Excerpted data ->
____________

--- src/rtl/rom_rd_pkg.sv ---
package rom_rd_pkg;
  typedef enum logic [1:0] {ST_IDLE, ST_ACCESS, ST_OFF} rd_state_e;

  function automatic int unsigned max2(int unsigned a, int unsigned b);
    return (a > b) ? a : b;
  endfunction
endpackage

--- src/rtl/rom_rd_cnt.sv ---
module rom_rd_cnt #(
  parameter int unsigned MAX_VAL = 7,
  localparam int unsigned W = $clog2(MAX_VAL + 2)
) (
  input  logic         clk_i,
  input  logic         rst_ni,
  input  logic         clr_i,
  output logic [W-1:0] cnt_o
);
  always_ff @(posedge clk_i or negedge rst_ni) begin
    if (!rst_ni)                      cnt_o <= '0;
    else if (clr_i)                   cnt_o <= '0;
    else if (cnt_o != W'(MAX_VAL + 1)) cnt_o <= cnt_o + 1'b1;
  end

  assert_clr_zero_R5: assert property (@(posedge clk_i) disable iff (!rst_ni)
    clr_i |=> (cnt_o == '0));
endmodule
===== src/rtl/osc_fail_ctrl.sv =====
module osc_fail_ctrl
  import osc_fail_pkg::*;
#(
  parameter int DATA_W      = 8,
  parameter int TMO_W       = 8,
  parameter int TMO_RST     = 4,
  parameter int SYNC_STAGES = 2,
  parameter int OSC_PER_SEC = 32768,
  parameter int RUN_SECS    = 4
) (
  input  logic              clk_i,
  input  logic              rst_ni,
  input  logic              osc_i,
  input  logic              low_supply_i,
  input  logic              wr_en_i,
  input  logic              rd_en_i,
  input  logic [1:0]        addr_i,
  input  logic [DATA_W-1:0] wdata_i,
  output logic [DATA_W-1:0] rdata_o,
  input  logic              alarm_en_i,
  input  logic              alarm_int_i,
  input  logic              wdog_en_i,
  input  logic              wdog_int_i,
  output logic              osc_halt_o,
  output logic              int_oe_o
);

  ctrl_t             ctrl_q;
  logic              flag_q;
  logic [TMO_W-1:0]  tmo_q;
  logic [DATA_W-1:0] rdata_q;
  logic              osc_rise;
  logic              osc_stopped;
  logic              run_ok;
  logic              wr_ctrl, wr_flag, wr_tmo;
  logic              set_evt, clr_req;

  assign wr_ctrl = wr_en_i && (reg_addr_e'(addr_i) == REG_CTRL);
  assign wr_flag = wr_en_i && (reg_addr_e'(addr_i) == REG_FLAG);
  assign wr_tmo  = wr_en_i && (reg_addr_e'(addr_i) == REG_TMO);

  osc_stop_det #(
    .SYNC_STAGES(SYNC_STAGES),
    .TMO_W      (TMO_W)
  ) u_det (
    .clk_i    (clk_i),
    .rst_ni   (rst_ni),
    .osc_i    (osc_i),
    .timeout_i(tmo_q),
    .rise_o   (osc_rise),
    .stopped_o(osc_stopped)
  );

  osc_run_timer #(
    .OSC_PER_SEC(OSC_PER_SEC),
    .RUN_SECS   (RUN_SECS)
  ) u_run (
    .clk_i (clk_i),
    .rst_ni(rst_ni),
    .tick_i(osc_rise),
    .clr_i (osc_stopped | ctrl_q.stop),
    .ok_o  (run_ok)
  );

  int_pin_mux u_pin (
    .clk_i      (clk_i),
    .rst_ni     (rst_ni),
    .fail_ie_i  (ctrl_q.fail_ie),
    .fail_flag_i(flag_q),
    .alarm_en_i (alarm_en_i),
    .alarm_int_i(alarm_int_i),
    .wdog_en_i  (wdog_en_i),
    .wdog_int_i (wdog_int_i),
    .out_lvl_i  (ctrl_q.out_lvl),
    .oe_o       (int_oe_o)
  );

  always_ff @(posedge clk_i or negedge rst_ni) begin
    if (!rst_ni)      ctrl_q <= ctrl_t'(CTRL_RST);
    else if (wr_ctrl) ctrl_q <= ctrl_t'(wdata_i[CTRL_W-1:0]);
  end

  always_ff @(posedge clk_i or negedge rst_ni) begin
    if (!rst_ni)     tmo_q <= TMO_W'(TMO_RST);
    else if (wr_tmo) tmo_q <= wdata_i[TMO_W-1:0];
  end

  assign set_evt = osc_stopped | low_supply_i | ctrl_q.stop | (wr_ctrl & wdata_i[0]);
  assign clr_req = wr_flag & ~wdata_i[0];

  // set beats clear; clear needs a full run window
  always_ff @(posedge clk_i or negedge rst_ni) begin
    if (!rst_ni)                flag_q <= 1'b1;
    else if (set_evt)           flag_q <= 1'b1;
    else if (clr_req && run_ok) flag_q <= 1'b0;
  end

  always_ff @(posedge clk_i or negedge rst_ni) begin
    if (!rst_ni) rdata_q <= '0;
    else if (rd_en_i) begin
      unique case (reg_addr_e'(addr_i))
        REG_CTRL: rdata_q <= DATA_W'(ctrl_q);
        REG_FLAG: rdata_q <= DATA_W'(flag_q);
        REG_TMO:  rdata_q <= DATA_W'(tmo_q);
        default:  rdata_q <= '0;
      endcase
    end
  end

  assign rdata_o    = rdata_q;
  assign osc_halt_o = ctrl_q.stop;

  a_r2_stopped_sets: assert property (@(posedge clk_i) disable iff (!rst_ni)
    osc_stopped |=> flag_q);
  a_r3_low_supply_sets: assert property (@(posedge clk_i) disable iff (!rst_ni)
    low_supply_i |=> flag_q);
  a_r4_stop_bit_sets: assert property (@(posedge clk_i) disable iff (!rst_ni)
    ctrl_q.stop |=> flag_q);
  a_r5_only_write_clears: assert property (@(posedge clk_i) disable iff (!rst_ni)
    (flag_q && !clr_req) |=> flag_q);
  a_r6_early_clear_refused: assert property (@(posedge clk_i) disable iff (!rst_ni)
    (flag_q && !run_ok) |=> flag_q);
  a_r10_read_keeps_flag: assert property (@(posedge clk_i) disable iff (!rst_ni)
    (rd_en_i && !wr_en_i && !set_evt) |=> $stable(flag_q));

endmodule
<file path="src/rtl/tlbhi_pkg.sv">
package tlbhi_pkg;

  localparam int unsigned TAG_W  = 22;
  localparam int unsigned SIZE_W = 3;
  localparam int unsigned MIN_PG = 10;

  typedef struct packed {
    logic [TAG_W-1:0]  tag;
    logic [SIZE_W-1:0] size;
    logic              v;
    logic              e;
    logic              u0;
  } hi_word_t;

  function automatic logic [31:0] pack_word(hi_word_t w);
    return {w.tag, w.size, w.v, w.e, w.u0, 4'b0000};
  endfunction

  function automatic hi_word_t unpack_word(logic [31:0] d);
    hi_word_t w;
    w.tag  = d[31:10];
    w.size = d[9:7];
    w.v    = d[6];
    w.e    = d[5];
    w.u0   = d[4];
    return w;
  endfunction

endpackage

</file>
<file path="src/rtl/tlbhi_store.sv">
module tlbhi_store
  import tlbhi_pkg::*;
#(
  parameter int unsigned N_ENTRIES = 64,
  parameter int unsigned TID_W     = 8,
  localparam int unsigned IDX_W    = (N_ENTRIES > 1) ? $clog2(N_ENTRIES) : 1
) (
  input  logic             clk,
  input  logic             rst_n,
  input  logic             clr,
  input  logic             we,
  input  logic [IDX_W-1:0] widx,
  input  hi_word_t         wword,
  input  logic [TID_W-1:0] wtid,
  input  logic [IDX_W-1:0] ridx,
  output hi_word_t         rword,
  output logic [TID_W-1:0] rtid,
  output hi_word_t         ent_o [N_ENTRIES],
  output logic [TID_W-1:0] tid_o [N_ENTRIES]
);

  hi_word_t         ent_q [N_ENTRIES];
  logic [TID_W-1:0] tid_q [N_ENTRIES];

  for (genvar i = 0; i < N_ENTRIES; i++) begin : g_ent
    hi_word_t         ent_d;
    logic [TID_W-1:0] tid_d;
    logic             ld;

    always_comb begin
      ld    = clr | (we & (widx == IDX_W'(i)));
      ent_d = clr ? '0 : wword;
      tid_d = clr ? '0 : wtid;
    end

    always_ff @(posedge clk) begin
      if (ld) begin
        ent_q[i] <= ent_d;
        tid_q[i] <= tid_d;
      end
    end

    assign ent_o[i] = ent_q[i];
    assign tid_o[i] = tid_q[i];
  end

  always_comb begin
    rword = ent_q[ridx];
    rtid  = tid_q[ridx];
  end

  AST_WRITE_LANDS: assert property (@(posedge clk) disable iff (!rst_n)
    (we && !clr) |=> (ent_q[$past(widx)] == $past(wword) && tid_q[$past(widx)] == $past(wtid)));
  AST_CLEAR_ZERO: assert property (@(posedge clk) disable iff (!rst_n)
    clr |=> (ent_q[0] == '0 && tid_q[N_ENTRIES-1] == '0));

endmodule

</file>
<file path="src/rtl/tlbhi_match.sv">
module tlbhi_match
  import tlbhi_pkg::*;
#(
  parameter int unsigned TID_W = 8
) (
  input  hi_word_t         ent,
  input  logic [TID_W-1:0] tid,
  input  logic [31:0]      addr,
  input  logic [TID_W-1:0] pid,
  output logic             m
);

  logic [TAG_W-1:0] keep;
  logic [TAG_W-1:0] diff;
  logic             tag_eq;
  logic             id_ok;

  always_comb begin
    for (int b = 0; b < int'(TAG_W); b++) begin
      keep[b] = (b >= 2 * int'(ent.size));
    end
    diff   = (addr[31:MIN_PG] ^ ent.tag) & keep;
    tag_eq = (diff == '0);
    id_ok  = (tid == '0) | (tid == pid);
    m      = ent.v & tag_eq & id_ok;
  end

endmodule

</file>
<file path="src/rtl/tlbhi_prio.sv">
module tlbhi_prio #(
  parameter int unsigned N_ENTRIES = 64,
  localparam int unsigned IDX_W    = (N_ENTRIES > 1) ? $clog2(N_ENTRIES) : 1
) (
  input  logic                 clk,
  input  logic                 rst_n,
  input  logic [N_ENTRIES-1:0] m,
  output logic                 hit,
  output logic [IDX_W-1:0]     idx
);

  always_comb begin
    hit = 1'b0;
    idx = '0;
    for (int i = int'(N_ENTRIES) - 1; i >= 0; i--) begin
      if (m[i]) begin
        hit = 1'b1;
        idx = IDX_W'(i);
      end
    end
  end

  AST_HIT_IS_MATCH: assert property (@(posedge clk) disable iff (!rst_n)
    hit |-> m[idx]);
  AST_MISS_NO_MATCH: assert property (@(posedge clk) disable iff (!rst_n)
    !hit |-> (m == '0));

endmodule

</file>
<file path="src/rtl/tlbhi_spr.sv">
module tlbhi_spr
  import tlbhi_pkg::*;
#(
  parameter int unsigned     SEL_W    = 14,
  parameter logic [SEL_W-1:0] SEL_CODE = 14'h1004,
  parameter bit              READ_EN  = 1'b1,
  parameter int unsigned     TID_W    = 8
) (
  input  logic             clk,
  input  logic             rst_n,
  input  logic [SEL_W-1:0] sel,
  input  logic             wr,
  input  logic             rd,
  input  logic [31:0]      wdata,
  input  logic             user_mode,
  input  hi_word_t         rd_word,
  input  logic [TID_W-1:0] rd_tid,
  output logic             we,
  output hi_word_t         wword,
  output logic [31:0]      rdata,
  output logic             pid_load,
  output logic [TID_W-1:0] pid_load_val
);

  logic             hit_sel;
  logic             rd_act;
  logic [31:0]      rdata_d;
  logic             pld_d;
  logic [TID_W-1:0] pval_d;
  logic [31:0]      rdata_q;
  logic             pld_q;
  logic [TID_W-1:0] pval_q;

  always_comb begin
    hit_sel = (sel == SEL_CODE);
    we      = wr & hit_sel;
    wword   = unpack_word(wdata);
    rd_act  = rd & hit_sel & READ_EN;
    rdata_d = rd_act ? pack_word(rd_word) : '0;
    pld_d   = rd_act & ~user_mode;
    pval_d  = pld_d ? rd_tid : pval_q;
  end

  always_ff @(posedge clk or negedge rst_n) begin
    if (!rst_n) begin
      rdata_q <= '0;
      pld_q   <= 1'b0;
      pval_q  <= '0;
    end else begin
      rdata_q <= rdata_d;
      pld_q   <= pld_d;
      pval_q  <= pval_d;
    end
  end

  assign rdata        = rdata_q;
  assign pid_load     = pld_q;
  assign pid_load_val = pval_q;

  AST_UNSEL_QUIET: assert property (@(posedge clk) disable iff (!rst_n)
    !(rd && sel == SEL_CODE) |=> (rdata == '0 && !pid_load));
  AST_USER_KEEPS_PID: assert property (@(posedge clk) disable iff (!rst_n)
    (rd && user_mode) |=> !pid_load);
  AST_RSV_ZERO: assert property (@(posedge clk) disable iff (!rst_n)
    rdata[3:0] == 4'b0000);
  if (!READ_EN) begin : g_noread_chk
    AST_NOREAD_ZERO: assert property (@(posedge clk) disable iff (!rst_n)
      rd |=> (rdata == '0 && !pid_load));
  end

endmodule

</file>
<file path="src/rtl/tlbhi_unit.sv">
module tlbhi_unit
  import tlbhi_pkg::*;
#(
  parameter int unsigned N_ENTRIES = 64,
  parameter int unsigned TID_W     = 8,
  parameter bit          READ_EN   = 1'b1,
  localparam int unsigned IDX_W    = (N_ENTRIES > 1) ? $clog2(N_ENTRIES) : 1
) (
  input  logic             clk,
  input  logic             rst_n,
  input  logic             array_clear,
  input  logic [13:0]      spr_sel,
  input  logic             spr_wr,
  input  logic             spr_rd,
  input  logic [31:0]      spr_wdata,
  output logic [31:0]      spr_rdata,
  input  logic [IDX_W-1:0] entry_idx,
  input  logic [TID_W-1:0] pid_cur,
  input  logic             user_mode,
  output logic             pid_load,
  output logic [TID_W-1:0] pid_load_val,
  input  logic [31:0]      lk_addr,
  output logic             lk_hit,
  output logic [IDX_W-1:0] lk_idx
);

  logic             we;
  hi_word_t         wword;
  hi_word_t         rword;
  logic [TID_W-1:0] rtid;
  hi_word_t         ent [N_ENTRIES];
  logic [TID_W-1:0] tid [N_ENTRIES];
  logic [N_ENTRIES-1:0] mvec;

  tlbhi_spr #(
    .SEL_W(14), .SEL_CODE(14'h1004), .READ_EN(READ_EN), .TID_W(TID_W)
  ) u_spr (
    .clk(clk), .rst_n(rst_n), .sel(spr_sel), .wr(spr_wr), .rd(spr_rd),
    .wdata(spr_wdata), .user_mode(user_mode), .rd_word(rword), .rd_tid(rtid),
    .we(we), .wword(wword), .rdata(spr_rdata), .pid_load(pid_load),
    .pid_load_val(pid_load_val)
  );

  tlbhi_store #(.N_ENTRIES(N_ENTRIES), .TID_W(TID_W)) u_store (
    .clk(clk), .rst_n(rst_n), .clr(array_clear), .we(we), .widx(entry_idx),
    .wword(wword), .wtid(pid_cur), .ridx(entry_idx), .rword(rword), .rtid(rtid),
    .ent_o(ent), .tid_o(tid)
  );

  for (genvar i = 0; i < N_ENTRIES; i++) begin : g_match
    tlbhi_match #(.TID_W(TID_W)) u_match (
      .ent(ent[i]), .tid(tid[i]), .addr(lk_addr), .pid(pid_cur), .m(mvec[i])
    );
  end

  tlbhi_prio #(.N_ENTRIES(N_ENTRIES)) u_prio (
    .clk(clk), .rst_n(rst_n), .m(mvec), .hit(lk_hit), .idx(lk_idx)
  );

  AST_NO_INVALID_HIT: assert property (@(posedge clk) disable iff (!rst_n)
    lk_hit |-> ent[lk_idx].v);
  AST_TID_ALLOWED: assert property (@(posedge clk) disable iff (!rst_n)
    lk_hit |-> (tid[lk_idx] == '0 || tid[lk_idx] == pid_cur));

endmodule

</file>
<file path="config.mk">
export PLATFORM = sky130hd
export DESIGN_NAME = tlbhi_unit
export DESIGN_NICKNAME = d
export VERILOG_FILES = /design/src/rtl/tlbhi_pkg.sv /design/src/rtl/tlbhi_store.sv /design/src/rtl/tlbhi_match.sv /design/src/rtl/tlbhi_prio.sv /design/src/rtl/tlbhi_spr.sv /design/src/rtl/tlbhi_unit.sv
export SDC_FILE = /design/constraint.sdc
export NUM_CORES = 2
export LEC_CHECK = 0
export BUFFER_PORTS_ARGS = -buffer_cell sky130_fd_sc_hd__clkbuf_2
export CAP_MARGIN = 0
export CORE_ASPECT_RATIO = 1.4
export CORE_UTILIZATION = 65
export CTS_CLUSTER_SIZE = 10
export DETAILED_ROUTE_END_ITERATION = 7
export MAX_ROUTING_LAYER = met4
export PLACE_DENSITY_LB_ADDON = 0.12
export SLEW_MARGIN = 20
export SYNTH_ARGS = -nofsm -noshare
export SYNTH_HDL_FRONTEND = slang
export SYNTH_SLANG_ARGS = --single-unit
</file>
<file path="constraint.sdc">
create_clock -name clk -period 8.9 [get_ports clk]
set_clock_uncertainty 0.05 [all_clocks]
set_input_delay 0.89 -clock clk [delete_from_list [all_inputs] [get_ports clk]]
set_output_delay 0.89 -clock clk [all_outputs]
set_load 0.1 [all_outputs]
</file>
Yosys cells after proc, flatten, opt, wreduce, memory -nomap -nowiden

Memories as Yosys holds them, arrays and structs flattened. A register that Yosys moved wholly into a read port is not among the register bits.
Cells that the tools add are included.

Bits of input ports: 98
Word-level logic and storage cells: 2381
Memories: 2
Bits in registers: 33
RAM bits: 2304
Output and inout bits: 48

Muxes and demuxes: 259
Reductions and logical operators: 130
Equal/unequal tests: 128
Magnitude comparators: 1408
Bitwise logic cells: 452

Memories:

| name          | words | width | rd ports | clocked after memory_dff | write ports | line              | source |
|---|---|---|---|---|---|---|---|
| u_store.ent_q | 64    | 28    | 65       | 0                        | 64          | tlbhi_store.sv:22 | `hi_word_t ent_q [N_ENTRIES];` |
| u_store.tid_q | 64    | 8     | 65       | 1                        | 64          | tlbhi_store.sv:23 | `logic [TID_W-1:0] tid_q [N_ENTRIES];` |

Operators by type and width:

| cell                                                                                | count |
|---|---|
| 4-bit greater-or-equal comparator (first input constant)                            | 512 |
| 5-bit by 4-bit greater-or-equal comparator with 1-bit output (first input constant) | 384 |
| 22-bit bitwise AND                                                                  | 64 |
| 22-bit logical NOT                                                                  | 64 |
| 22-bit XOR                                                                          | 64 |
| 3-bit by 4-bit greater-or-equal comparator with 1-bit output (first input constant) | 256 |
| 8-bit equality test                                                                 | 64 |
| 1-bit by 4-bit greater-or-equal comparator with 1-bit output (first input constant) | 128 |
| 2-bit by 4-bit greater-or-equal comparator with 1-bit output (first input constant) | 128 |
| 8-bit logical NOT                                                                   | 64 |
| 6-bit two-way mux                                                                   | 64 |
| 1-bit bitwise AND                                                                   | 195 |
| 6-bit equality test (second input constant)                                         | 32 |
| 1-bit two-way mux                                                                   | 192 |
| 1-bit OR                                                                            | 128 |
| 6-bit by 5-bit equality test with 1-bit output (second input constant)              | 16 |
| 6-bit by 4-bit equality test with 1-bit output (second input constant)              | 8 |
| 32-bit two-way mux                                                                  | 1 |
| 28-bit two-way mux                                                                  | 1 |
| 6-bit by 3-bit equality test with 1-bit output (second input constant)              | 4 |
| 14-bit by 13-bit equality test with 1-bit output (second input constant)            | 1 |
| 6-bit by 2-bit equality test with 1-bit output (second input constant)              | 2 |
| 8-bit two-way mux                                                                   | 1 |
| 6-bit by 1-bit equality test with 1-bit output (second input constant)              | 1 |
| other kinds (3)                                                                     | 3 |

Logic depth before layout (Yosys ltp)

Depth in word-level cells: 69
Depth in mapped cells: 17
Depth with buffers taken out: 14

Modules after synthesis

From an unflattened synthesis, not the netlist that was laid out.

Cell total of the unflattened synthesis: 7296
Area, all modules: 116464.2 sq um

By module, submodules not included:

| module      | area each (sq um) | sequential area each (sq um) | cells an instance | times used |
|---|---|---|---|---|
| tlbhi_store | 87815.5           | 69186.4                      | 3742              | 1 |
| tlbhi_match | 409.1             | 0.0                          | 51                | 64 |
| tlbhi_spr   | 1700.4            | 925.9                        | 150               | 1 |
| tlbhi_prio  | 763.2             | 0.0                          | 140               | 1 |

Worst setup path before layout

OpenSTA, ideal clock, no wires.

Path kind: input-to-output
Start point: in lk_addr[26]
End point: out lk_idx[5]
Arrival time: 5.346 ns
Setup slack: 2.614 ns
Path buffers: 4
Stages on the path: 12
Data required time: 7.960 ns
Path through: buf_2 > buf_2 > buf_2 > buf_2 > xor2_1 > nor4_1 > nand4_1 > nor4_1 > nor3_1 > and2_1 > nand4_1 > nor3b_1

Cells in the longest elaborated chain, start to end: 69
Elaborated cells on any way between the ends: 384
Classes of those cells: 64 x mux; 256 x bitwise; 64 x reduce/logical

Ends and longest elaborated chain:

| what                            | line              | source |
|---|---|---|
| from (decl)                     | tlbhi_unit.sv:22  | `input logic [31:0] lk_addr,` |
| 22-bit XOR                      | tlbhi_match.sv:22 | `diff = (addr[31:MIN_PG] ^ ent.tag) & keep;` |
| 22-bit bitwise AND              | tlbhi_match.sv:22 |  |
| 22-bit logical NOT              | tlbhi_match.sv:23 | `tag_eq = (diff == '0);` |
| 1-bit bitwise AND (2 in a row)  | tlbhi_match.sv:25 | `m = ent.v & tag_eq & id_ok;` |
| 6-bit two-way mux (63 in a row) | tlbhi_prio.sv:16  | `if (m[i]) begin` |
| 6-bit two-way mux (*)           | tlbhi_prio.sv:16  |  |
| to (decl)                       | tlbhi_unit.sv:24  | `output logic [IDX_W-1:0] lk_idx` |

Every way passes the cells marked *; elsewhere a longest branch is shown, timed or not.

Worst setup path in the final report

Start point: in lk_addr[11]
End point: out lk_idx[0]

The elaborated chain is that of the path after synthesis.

____________

Required work -> Could you repeat exactly the lines above from the line with "export MAX_ROUTING_LAYER = met4" up to and including the line with "Muxes and demuxes: 259", and only those?

Exercise output ->
export MAX_ROUTING_LAYER = met4
export PLACE_DENSITY_LB_ADDON = 0.12
export SLEW_MARGIN = 20
export SYNTH_ARGS = -nofsm -noshare
export SYNTH_HDL_FRONTEND = slang
export SYNTH_SLANG_ARGS = --single-unit
</file>
<file path="constraint.sdc">
create_clock -name clk -period 8.9 [get_ports clk]
set_clock_uncertainty 0.05 [all_clocks]
set_input_delay 0.89 -clock clk [delete_from_list [all_inputs] [get_ports clk]]
set_output_delay 0.89 -clock clk [all_outputs]
set_load 0.1 [all_outputs]
</file>
Yosys cells after proc, flatten, opt, wreduce, memory -nomap -nowiden

Memories as Yosys holds them, arrays and structs flattened. A register that Yosys moved wholly into a read port is not among the register bits.
Cells that the tools add are included.

Bits of input ports: 98
Word-level logic and storage cells: 2381
Memories: 2
Bits in registers: 33
RAM bits: 2304
Output and inout bits: 48

Muxes and demuxes: 259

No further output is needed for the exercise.